You can then adjust one or several characters.

    my $map = Char::Replace::identity_map();
    $map->[ ord('a') ] = q[XYZ]; # replace 'a' by 'XYZ'

    # replaces all 'a' by 'XYZ'
    Char::Replace::replace( "abcdabcd" ) eq "XYZbcdXYZbcd" or die;

TODO

support UTF-8 characters...
handle IV in the map (at this time only PV are expected)

LICENSE

This software is copyright (c) 2018 by cPanel, Inc.

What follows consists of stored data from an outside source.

Setup of run A:
## DT
module DT(
        input                   clk,
        input                   reset,
        output                  done,
        output                  sti_rd,
        output  [9:0]           sti_addr,
        input   [15:0]          sti_di,
        output                  res_wr,
        output                  res_rd,
        output  reg [13:0]      res_addr,
        output  reg [7:0]       res_do,
        input   [7:0]           res_di
        );
export LEC_CHECK = 0
export ABC_AREA = 1
export CAP_MARGIN = 15
export CELL_PAD_IN_SITES_GLOBAL_PLACEMENT = 0
export CORE_ASPECT_RATIO = 1.32
export CORE_MARGIN = 3
export CORE_UTILIZATION = 23
export CTS_CLUSTER_DIAMETER = 397
export CTS_CLUSTER_SIZE = 48
export GPL_TIMING_DRIVEN = 0
export HOLD_SLACK_MARGIN = 0.27
export MAX_ROUTING_LAYER = met5
export MIN_ROUTING_LAYER = met2
export SETUP_SLACK_MARGIN = -0.52
export SLEW_MARGIN = 15
export TNS_END_PERCENT = 80
create_clock -name core_clock -period 5.28 [get_ports {clk}]
run.sh (not shown) runs the stock make flow with config.mk's settings and CLKGATE_MAP_FILE=.
The flow completed for run A, but it is not clean: the layout still shows negative setup slack.
==> run G <==
## axi_gpio_expanded
module axi_gpio_expanded
#(
    parameter C_ALL_INPUTS        = 0,             
    parameter C_ALL_OUTPUTS       = 0,             
    parameter C_GPIO_WIDTH        = 32,            
    parameter C_DOUT_DEFAULT      = 32'h00000000,  
    parameter C_TRI_DEFAULT       = 32'hFFFFFFFF,  
    parameter C_IS_DUAL           = 1,             
    parameter C_ALL_INPUTS_2      = 0,             
    parameter C_ALL_OUTPUTS_2     = 0,             
    parameter C_GPIO2_WIDTH       = 32,            
    parameter C_DOUT_DEFAULT_2    = 32'h00000000,  
    parameter C_TRI_DEFAULT_2     = 32'hFFFFFFFF,  
    parameter C_INTERRUPT_PRESENT = 1              
)
(
    input logic ACLK,     
    input logic ARESETn,  
    input  logic              [8:2] AWADDR,    
    input  logic              [2:0] AWPROT,    
    input  logic                    AWVALID,   
    output logic                    AWREADY,   
    input  logic             [31:0] WDATA,   
    input  logic              [3:0] WSTRB,   
    input  logic                    WVALID,  
    output logic                    WREADY,  
    output logic              [1:0] BRESP,   
    output logic                    BVALID,  
    input  logic                    BREADY,  
    input  logic              [8:2] ARADDR,    
    input  logic              [2:0] ARPROT,    
    input  logic                    ARVALID,   
    output logic                    ARREADY,   
    output logic             [31:0] RDATA,   
    output logic              [1:0] RRESP,   
    output logic                    RVALID,  
    input  logic                    RREADY,  
    output logic ip2intc_irpt,                    
    input  logic  [C_GPIO_WIDTH-1:0] gpio_io_i,   
    output logic  [C_GPIO_WIDTH-1:0] gpio_io_o,   
    output logic  [C_GPIO_WIDTH-1:0] gpio_io_t,   
    input  logic [C_GPIO2_WIDTH-1:0] gpio2_io_i,  
    output logic [C_GPIO2_WIDTH-1:0] gpio2_io_o,  
    output logic [C_GPIO2_WIDTH-1:0] gpio2_io_t   
);
clock: 1.73 ns
lec_check: 0
abc_area: 0
cap_margin: 20
cell_pad_in_sites_detail_placement: 0
cell_pad_in_sites_global_placement: 0
core_aspect_ratio: 0.99
core_margin: 2
core_utilization: 72
gpl_routability_driven: 0
gpl_timing_driven: 1
max_routing_layer: met5
setup_slack_margin: 0.51
slew_margin: 20
tns_end_percent: 5
run.sh (not shown) runs the stock make flow with config.mk's settings and CLKGATE_MAP_FILE=.
==> inputs of run R, as changes to run G <==
CORE_ASPECT_RATIO = 0.51   (was 0.99)
CORE_UTILIZATION = 46   (was 72)
GPL_TIMING_DRIVEN = 0   (was 1)
PLACE_DENSITY_LB_ADDON = 0.09   (was default)
SETUP_SLACK_MARGIN = default   (was 0.51)
TNS_END_PERCENT = default   (was 5)
==> flow/constraint.sdc (replaced) <==
create_clock -name core_clock -period 2.25 [get_ports {ACLK}]
set_input_delay 0.4500 -clock core_clock [delete_from_list [all_inputs] [get_ports {ACLK}]]
set_output_delay 0.4500 -clock core_clock [all_outputs]
set_load 0.01 [all_outputs]
==> comparison <==
Against run G, the die size of run R is higher by about 55%.
Run G stopped in clock tree synthesis (4_1_cts). Run R produced a clean layout.
In synthesized cell count, run G and run R do not differ.
In synthesized area, run G and run R do not differ.
==> flow/design.v (excerpt) <==
module triangle(clk, reset, nt, xi, yi, busy, po, xo, yo);
input        clk, reset, nt;
input  [2:0] xi, yi;
output       busy, po;
output [2:0] xo, yo;
reg busy, po;
reg [4:0] state, next_state;  
reg [6:0] x_cor[0:2];         
reg [6:0] y_cor[0:2];         
reg [1:0] s0_count;           
reg s1_count;                 
reg s2_count;                 
reg s7_count;                 
reg [4:0] horiz;              
reg [3:0] out_count;          
reg signed [8:0] a[0:1];      
reg signed [8:0] b[0:1];      
reg signed [8:0] c[0:1];      
reg [3:0] ep, save_ep;        
reg signed [7:0] value;       
reg [1:0] o_idx;              
reg [2:0] xo, yo;             
reg loc;                      
reg [3:0] start;              
parameter s0=5'd0,s1=5'd1,s2=5'd2,s3=5'd3,s4=5'd4,s5=5'd5,s6=5'd6,s7=5'd7;
integer i,j;
always @(posedge clk or posedge reset)begin
    if(reset) state<=s0;
    else state<=next_state;
end
always @(*)begin
    case(state)
        s0:next_state=(s0_count==2'd3)?s1:s0;
        s1:next_state=(s1_count==1'b1)?s2:s1;
        s2:next_state=(out_count==y_cor[0]||out_count==y_cor[1]||out_count==y_cor[2])?s5:((s2_count==1'b1)?((value==8'd0)?s5:((value[7]==1'b0)?s3:s4)):s2);
        s3:next_state=(o_idx==2'd2)?s5:s2;
        s4:next_state=(o_idx==2'd1)?s5:s2;
        s5:next_state=(out_count==y_cor[0]||out_count==y_cor[2])?s6:((loc==1'b0)?((out_count==y_cor[1])?((start==x_cor[1])?s6:s5):((start==ep)?s6:s5)):((start==x_cor[0])?s6:s5));
        s6:next_state=(out_count==y_cor[2])?s7:s2;
  ...
Size in the first run: about 1000 cells after synthesis, about 0.0098 sq mm of cells after synthesis.
clock: 5.0 ns
lec_check: 0
cap_margin: 20
core_aspect_ratio: 0.67
core_margin: 8
core_utilization: 40
cts_cluster_size: 49
setup_slack_margin: 0.14
slew_margin: 10
tns_end_percent: 90
run.sh (not shown) runs the stock make flow with config.mk's settings and CLKGATE_MAP_FILE=.
Then changed:
==> flow/config.mk (replaced) <==
export PLATFORM = sky130hd
export DESIGN_NAME = triangle
export DESIGN_NICKNAME = triangle
export VERILOG_FILES = /design/flow/design.v
export SDC_FILE = /design/flow/constraint.sdc
export NUM_CORES = 4
export LEC_CHECK = 0
export ABC_AREA = 1
export CAP_MARGIN = 20
export CORE_MARGIN = 2
export CORE_UTILIZATION = 19
export CTS_CLUSTER_DIAMETER = 293
export CTS_CLUSTER_SIZE = 100
export HOLD_SLACK_MARGIN = -0.05
export PLACE_DENSITY = 0.89
export SLEW_MARGIN = 5
After rerunning: Setup slack degrades by 0.17 ns. Sequential cell count stays the same. Routed wire length went up by 5.3%. Fmax is lower by 3.5%. Register-to-register slack degrades by 0.17 ns.
Then changed:
==> flow/config.mk (replaced) <==
export PLATFORM = sky130hd
export DESIGN_NAME = triangle
export DESIGN_NICKNAME = triangle
export VERILOG_FILES = /design/flow/design.v
export SDC_FILE = /design/flow/constraint.sdc
export NUM_CORES = 4
export LEC_CHECK = 0
export CAP_MARGIN = 20
export CORE_ASPECT_RATIO = 0.67
export CORE_MARGIN = 9
export CORE_UTILIZATION = 40
export CTS_CLUSTER_DIAMETER = 189
export CTS_CLUSTER_SIZE = 49
export GPL_ROUTABILITY_DRIVEN = 0
export HOLD_SLACK_MARGIN = 0.11
export MIN_ROUTING_LAYER = met1
export PLACE_DENSITY = 0.61
export SETUP_SLACK_MARGIN = 0.14
export SLEW_MARGIN = 0
export TNS_END_PERCENT = 50
Outcome: Wire length drops by 4.5%. Register-to-register slack improved by 0.16 ns. Cell area goes down by 7.7%. Final cell count came out lower by 33%. Worst hold slack is better by 0.013 ns. Setup slack improves by 0.16 ns. Via count decreases by 19%.
Then changed:
==> flow/config.mk (replaced) <==
export PLATFORM = sky130hd
export DESIGN_NAME = triangle
export DESIGN_NICKNAME = triangle
export VERILOG_FILES = /design/flow/design.v
export SDC_FILE = /design/flow/constraint.sdc
export NUM_CORES = 4
export LEC_CHECK = 0
export CAP_MARGIN = 20
export CORE_MARGIN = 2
export CORE_UTILIZATION = 40
export SLEW_MARGIN = 20
==> flow/constraint.sdc (replaced) <==
create_clock -name core_clock -period 4.74 [get_ports {clk}]
set_input_delay 0.9480 -clock core_clock [delete_from_list [all_inputs] [get_ports {clk}]]
set_output_delay 0.9480 -clock core_clock [all_outputs]
set_load 0.01 [all_outputs]
After rerunning: Count of clock-buffer cells in the layout does not change; clock skew went up by 0.0031 ns; die area decreases by 16%; setup slack is worse by 0.13 ns; global-route usage increases by 2.7 points; routed wire length goes down by 3.9%; clock power goes up by 15%.
Then changed:
--- a/flow/config.mk
+++ b/flow/config.mk
@@ -7,5 +7,8 @@
 export LEC_CHECK = 0
+export ABC_AREA = 1
 export CAP_MARGIN = 20
 export CORE_MARGIN = 2
-export CORE_UTILIZATION = 40
+export CORE_UTILIZATION = 72
+export PLACE_DENSITY_LB_ADDON = 0.19
+export SETUP_SLACK_MARGIN = -0.09
 export SLEW_MARGIN = 20
==> flow/constraint.sdc (replaced) <==
create_clock -name core_clock -period 3.94 [get_ports {clk}]
set_input_delay 0.7880 -clock core_clock [delete_from_list [all_inputs] [get_ports {clk}]]
set_output_delay 0.7880 -clock core_clock [all_outputs]
set_load 0.01 [all_outputs]
Effect: The changed run ran to the end with violations: setup timing; core utilization climbs by 39 points; routed wire length climbs by 18%; sequential cell count stays the same.
--- flow/run.sh ---
#!/bin/bash
# the make line also repeats each setting of config.mk as NAME=value (left out here)
make -C /OpenROAD-flow-scripts/flow DESIGN_CONFIG=/design/flow/config.mk WORK_HOME=/design/flow/orfs CLKGATE_MAP_FILE= finish
--- flow/config.mk ---
export PLATFORM = sky130hd
export DESIGN_NAME = conv_kernel
export DESIGN_NICKNAME = conv_kernel
export VERILOG_FILES = /design/flow/design.v
export SDC_FILE = /design/flow/constraint.sdc
export NUM_CORES = 4
export LEC_CHECK = 0
export ABC_AREA = 1
export CAP_MARGIN = 20
export CELL_PAD_IN_SITES_DETAIL_PLACEMENT = 0
export CORE_ASPECT_RATIO = 0.5
export CORE_MARGIN = 5
export CORE_UTILIZATION = 31
export CTS_CLUSTER_DIAMETER = 382
export CTS_CLUSTER_SIZE = 99
export GPL_ROUTABILITY_DRIVEN = 0
export GPL_TIMING_DRIVEN = 1
export SETUP_SLACK_MARGIN = -0.92
export SLEW_MARGIN = 40
export TNS_END_PERCENT = 40
--- flow/constraint.sdc ---
create_clock -name core_clock -period 9.21 [get_ports {clk}]
set_input_delay 1.8420 -clock core_clock [delete_from_list [all_inputs] [get_ports {clk}]]
set_output_delay 1.8420 -clock core_clock [all_outputs]
set_load 0.01 [all_outputs]
## v28
// Top_FFT
module Top_FFT #(
    parameter   INTEGER_SIZE = 4,
                FRACT_SIZE = 14,
                NFFT = 64
) (
    input       wire                                             clk, rst,
    input       wire                                             start_FFT,
    input       wire    signed  [INTEGER_SIZE+FRACT_SIZE-1:0]    serial_in_r, serial_in_i,
    output      wire    signed  [INTEGER_SIZE+FRACT_SIZE-1:0]    serial_out_r, serial_out_i,
    output      wire                                             end_FFT, data_valid_FFT
);
For scale: roughly 21000 cells after synthesis, about 3400 flip-flops, ~77 I/O pins, about 0.21 mm^2 of cells after synthesis.
Settings: LEC_CHECK=0, ABC_AREA=1, CAP_MARGIN=20, CORE_MARGIN=2, CORE_UTILIZATION=72, CTS_CLUSTER_DIAMETER=228, CTS_CLUSTER_SIZE=37, PLACE_DENSITY=0.64, SLEW_MARGIN=20; clock period 7.07 ns.
run.sh (not shown) runs the stock make flow with config.mk's settings and CLKGATE_MAP_FILE=.
Stage in which a tool error killed v28: global routing.
==> 02-18: inputs <==
==> flow/design.v <==
module oppo (
    input [31:0] in,
    input        cin,
    output [31:0] in_abs
);
    assign in_abs = ({32{cin}} ^ in) + $unsigned(cin);
endmodule
module lzd_4 (
    input [3:0] in,
    output [1:0] out,
    output       zero
);
    assign zero = ~(|in); 
    assign out[0] = (in[2] | ~in[1]) & ~in[3];
    assign out[1] = ~(in[3] | in[2]);
endmodule
module lzd_16 (
    input [15:0] in,
    output [3:0] out,
    output       zero
);
    wire [3:0] z;
    wire [1:0] out_2 [3:0];
    lzd_4 lzd_4_0(in[15:12], out_2[0], z[0]);
    lzd_4 lzd_4_1(in[11: 8], out_2[1], z[1]);
    lzd_4 lzd_4_2(in[ 7: 4], out_2[2], z[2]);
    lzd_4 lzd_4_3(in[ 3: 0], out_2[3], z[3]);
    assign out[2] = z[0] & (~z[1] | z[2] & ~z[3]);
    assign out[3] = z[0] & z[1] & (~z[2] | ~z[3]);
    assign out[1:0] = {2{~out[3] & ~out[2]}} & out_2[0]
                    | {2{~out[3] &  out[2]}} & out_2[1]
                    | {2{ out[3] & ~out[2]}} & out_2[2]
                    | {2{ out[3] &  out[2]}} & out_2[3];
    assign zero = &z;
endmodule
module lzd_32 (
    input [31:0] in,
    output [4:0] out,
    output       zero
);
    wire [1:0] z;
    wire [3:0] out_3_0 [1:0];
    lzd_16 lzd_16_0(in[31:16], out_3_0[0], z[0]);
    lzd_16 lzd_16_1(in[15: 0], out_3_0[1], z[1]);
    assign out[4] = z[0];
    assign out[3:0] = {4{~z[0]}} & out_3_0[0] |
                      {4{ z[0]}} & out_3_0[1];
    assign zero = z[0] & z[1];
endmodule
module divider (
    input div_clk,
    input resetn,
    input div,
    input div_signed,
    input [31:0] x,
    input [31:0] y,
    output [31:0] s,
    output [31:0] r,
    output complete
);
    (*MAX_FANOUT = 50*) reg [64:0] rem;
    reg [31:0] quot;
    reg [31:0] quotM;
    reg [32:0] divisor;
    reg [ 5:0] cout;
    (*MAX_FANOUT = 50*) reg [ 4:0] current_state;
    reg [ 4:0] next_state;
    reg [31:0] x_abs_reg;
    reg [31:0] y_abs_reg;
    wire [31:0] s_abs;
    wire [31:0] r_abs;
    wire s_sign;
    wire r_sign;
    wire [31:0] x_abs;
    wire [31:0] y_abs;
    oppo oppo1(x, x[31] & div_signed, x_abs);
    oppo oppo2(y, y[31] & div_signed, y_abs);
    assign s_sign = x[31] ^ y[31];
    assign r_sign = x[31];
    always @(posedge div_clk) begin
        if (~resetn) begin
            x_abs_reg <= 0;
            y_abs_reg <= 0;
        end
        else if (current_state[0] & div)
            x_abs_reg <= x_abs;
            y_abs_reg <= y_abs;
    end
    wire [31:0] lzd_in;
    wire [ 4:0] lzd_out;
    wire [ 5:0] shft_amt;
    wire long_shft;
    wire short_shft;
    wire [ 5:0] lzd_shamt;
    wire [ 5:0] min_shamt;
    wire quot_one;
    wire [32:0] result;  
    wire zero;
    wire [64:0] shft_src;
    wire [64:0] shft_out;
    wire [32:0] add_A;
    wire [32:0] add_B;
    wire cin;
    wire [32:0] add_out;
    wire final_shift;
    reg  [5:0] first_shft;
    always @(posedge div_clk) begin
        if (~resetn)
            first_shft <= 6'b0;
        else if (current_state[1])
            first_shft <= shft_amt;
    end
    assign final_shift = cout <= lzd_shamt;
    assign shft_src = (current_state[1]) ? {33'b0, x_abs_reg}
                                         : rem;
    assign shft_out = shft_src << shft_amt;
    assign long_shft = ~(rem[64] ^ rem[63]);
    assign short_shft = rem[64] ^ rem[63];
    assign quot_one = shft_out[64] ^ shft_out[63];
    assign lzd_shamt = {zero, {5{~zero}} & lzd_out};
    assign min_shamt  = (~final_shift) ? lzd_shamt : cout;
    assign shft_amt = {6{short_shft}} & 6'b1
                    | {6{long_shft }} & min_shamt;
    assign lzd_in = (current_state[1]) ? y_abs_reg : rem[63:32] ^ {32{rem[64]}};
    assign add_A = shft_out[64:32];
    assign add_B = {33{~rem[64]}} ^ divisor;
    assign cin   = ~rem[64];
    assign add_out = add_A + add_B + $unsigned(cin);
    assign result = (quot_one) ? add_out
                               : shft_out[64:32];
    lzd_32 lzd(lzd_in, lzd_out, zero);
    always @(posedge div_clk) begin
        if (~resetn)
            divisor <= 33'b0;
        else if (current_state[1])
            divisor <= {1'b0, y_abs_reg << lzd_out};
    end
    always @(posedge div_clk) begin
        if (~resetn)
            rem <= 65'b0;
        else if (current_state[1])
            rem <= shft_out;
        else if (current_state[2])
            rem <= {result, rem[30:0], 1'b0};
    end
    wire [31:0] shft_quot = quot << shft_amt[4:0];
    wire [31:0] shft_quotM = ~(~quotM << shft_amt[4:0]);
    always @(posedge div_clk) begin
        if (~resetn | current_state[0]) begin
            quot  <= 32'b0;
            quotM <= 32'b0;
        end
        else if (current_state[2]) begin
            if (~shft_out[64] | shft_out[64] & shft_out[63]) 
                quot <= {shft_quot[31:1], ~shft_out[64] & shft_out[63]};
            else 
                quot <= {shft_quotM[31:1], 1'b1};
            if (~shft_out[64] & shft_out[63])
                quotM <= {shft_quot[31:1], 1'b0};
            else
                quotM <= {shft_quotM[31:1], ~(shft_out[64] & ~shft_out[63])};
        end
    end
    always @(posedge div_clk) begin
        if (~resetn | current_state[0])
            cout <= 6'b100000;
        else if (current_state[2])
            cout <= cout - shft_amt;
    end
    localparam IDLE = 5'b00001,
               INIT = 5'b00010,
               QUOT = 5'b00100,
               FIX  = 5'b01000,
               DONE = 5'b10000;
    always @(posedge div_clk) begin
        if (~resetn)
            current_state <= IDLE;
        else
            current_state <= next_state;
    end
    always @(*) begin
        case (current_state)
            IDLE: begin
                if (~resetn) 
                    next_state = IDLE;
                else if (div)
                    next_state = INIT;
                else
                    next_state = IDLE;
            end
            INIT: next_state = QUOT;
            QUOT: begin
                if (final_shift)
                    next_state = FIX;
                else 
                    next_state = QUOT;
            end
            FIX  :next_state = DONE;
            DONE: next_state = IDLE;
            default: next_state = IDLE;
        endcase
    end
    reg [31:0] s_abs_reg;
    reg [31:0] r_abs_reg;
    assign s_abs = (rem[64]) ? quotM : quot;
    assign r_abs = ((rem[64]) ? rem[63:32] + divisor[31:0] : rem[63:32]) >> first_shft;
    always @(posedge div_clk) begin
        if (~resetn) begin
            s_abs_reg <= 0;
            r_abs_reg <= 0;
        end
        else if (current_state[3])
            s_abs_reg <= s_abs;
            r_abs_reg <= r_abs;
    end
    oppo oppo3(s_abs_reg, s_sign & div_signed, s);
    oppo oppo4(r_abs_reg, r_sign & div_signed, r);
    assign complete = current_state[4];
endmodule
== the baseline ==
Design top, start of the top module:
module top (
    input  logic        clk,
    input  logic        reset,
    input  logic [31:0] instr,
    output logic [31:0] result
);
    logic is_set_height;
    logic is_set_weight;
    logic is_calc_bmi;
    logic is_calc_bmr;
    logic [31:25] gender_age;
    logic [31:20] imm;  
    logic [24:20] rs2;    
    logic [19:15] rs1;   
    logic [11:7] rd;  
    logic [31:0] height_out;
    logic [31:0] weight_out;
    logic [31:0] alu_result;
    logic [4:0]  user_index;
    instruction_decoder u_decoder(.instr(instr),
        .is_set_height(is_set_height),
        .is_set_weight(is_set_weight),
        .is_calc_bmi(is_calc_bmi),
        .is_calc_bmr(is_calc_bmr),
        .funct7(gender_age),  
        .imm(imm),  
        .rs2(rs2),    
        .rs1(rs1),   
        .rd(rd)  
        );
    logic [31:0] imm_extended;
    assign imm_extended = {{20{imm[31]}}, imm};  
    assign user_index = (is_set_height | is_set_weight) ? rd : rs1;
    memory user_memory(.clk(clk),
        .reset(reset),
        .we_height(is_set_height),
        .we_weight(is_set_weight),
        .user_index(user_index),
        .data_in(imm_extended),
        .height_out(height_out),
        .weight_out(weight_out));
    alu health_alu (
        .is_calc_bmi(is_calc_bmi),
        .is_calc_bmr(is_calc_bmr),
        .height(height_out),
        .weight(weight_out),
        .funct7(gender_age),
        .result(alu_result)
    );
    always @(posedge clk or posedge reset) begin
        if (reset)
            result <= 32'd0;
        else
            result <= alu_result;
    end
endmodule
Size in the first run: about 13000 cells after synthesis, about 800 flip-flops, roughly 66 I/O pins.
clock: 143.0 ns
lec_check: 0
cap_margin: 35
cell_pad_in_sites_detail_placement: 1
cell_pad_in_sites_global_placement: 0
core_aspect_ratio: 1.51
core_margin: 2
core_utilization: 43
cts_cluster_diameter: 399
gpl_timing_driven: 0
max_routing_layer: met4
place_density_lb_addon: 0.07
setup_slack_margin: -1.6
slew_margin: 20
run.sh (not shown) runs the stock make flow with config.mk's settings and CLKGATE_MAP_FILE=.
From the logs: the baseline reached the end of the flow and failed the layout checks with setup timing.
Edits applied to the flow inputs when going from the baseline to the candidate:
Settings: CTS_CLUSTER_SIZE newly set to 34; GPL_TIMING_DRIVEN removed (was 0); CORE_ASPECT_RATIO removed (was 1.51); CELL_PAD_IN_SITES_DETAIL_PLACEMENT removed (was 1); CTS_CLUSTER_DIAMETER changed from 399 to 330; MAX_ROUTING_LAYER changed from met4 to met5; PLACE_DENSITY_LB_ADDON removed (was 0.07); SETUP_SLACK_MARGIN removed (was -1.6); CORE_UTILIZATION changed from 43 to 68; CAP_MARGIN changed from 35 to 20; the clock period (ns, I/O delays scaled along) changed from 143.0 to 171.0.
The flow ran to completion for all of the baseline and the candidate but the candidate, which stopped partway.
What the final checks of the baseline revealed, after a flow that finished every stage, was a layout that fails on setup timing.
The log for the candidate ends in global routing with error GRT-0116, so the run never completed.
In the candidate, the placement-stage cell area came out 25000 sq um above the value in the baseline.
Reported for the baseline and the candidate, number of instances in the synthesized netlist turned out identical to the last digit.
The baseline → the candidate: starting density of the core now larger, vertical extent of the die saw a decrease, number of buffers added by the clock tree synthesis step down 62.
Die boundary width for the candidate: 9.4 um down relative to the baseline
Changes observed in the candidate relative to the baseline: total number of H-tree levels decreased 2; post-synthesis cell area essentially unchanged; number of instances in the placed design increased about 14%; die size decreased 37%; placement-stage worst setup slack increased 65.31 ns.

---

top again, from the RTL that the note above started with.
Settings: LEC_CHECK=0, CAP_MARGIN=20, CORE_MARGIN=2, CORE_UTILIZATION=40, SLEW_MARGIN=20; clock period 250.0 ns.
==> next run, changes <==
- CORE_UTILIZATION: 40 -> 68
- CTS_CLUSTER_DIAMETER: default -> 221
- HOLD_SLACK_MARGIN: default -> -0.09
- SETUP_SLACK_MARGIN: default -> 5.0
- clock period: 250.0 -> 191.0 ns (I/O delays scaled with it)
Outcome: The new run ended with an error in 5_1_grt; die area is lower by 41%; area after synthesis does not change; synthesized cell count does not change.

This is free software; you can redistribute it and/or modify it under the same terms as the Perl 5 programming language system itself.

DISCLAIMER OF WARRANTY

BECAUSE THIS SOFTWARE IS LICENSED FREE OF CHARGE, THERE IS NO WARRANTY FOR THE SOFTWARE, TO THE EXTENT PERMITTED BY APPLICABLE LAW. EXCEPT WHEN OTHERWISE STATED IN WRITING THE COPYRIGHT HOLDERS AND/OR OTHER PARTIES PROVIDE THE SOFTWARE "AS IS" WITHOUT WARRANTY OF ANY KIND, EITHER EXPRESSED OR IMPLIED, INCLUDING, BUT NOT LIMITED TO, THE IMPLIED WARRANTIES OF MERCHANTABILITY AND FITNESS FOR A PARTICULAR PURPOSE. THE ENTIRE RISK AS TO THE QUALITY AND PERFORMANCE OF THE SOFTWARE IS WITH YOU. SHOULD THE SOFTWARE PROVE DEFECTIVE, YOU ASSUME THE COST OF ALL NECESSARY SERVICING, REPAIR, OR CORRECTION.

IN NO EVENT UNLESS REQUIRED BY APPLICABLE LAW OR AGREED TO IN WRITING WILL ANY COPYRIGHT HOLDER, OR ANY OTHER PARTY WHO MAY MODIFY AND/OR REDISTRIBUTE THE SOFTWARE AS PERMITTED BY THE ABOVE LICENCE, BE LIABLE TO YOU FOR DAMAGES, INCLUDING ANY GENERAL, SPECIAL, INCIDENTAL, OR CONSEQUENTIAL DAMAGES ARISING OUT OF THE USE OR INABILITY TO USE THE SOFTWARE (INCLUDING BUT NOT LIMITED TO LOSS OF DATA OR DATA BEING RENDERED INACCURATE OR LOSSES SUSTAINED BY YOU OR THIRD PARTIES OR A FAILURE OF THE SOFTWARE TO OPERATE WITH ANY OTHER SOFTWARE), EVEN IF SUCH HOLDER OR OTHER PARTY HAS BEEN ADVISED OF THE POSSIBILITY OF SUCH DAMAGES.

AUTHOR

Nicolas R <atoomic@cpan.org>

COPYRIGHT AND LICENSE

This software is copyright (c) 2018 by cPanel, Inc.

This is free software; you can redistribute it and/or modify it under the same terms as the Perl 5 programming language system itself.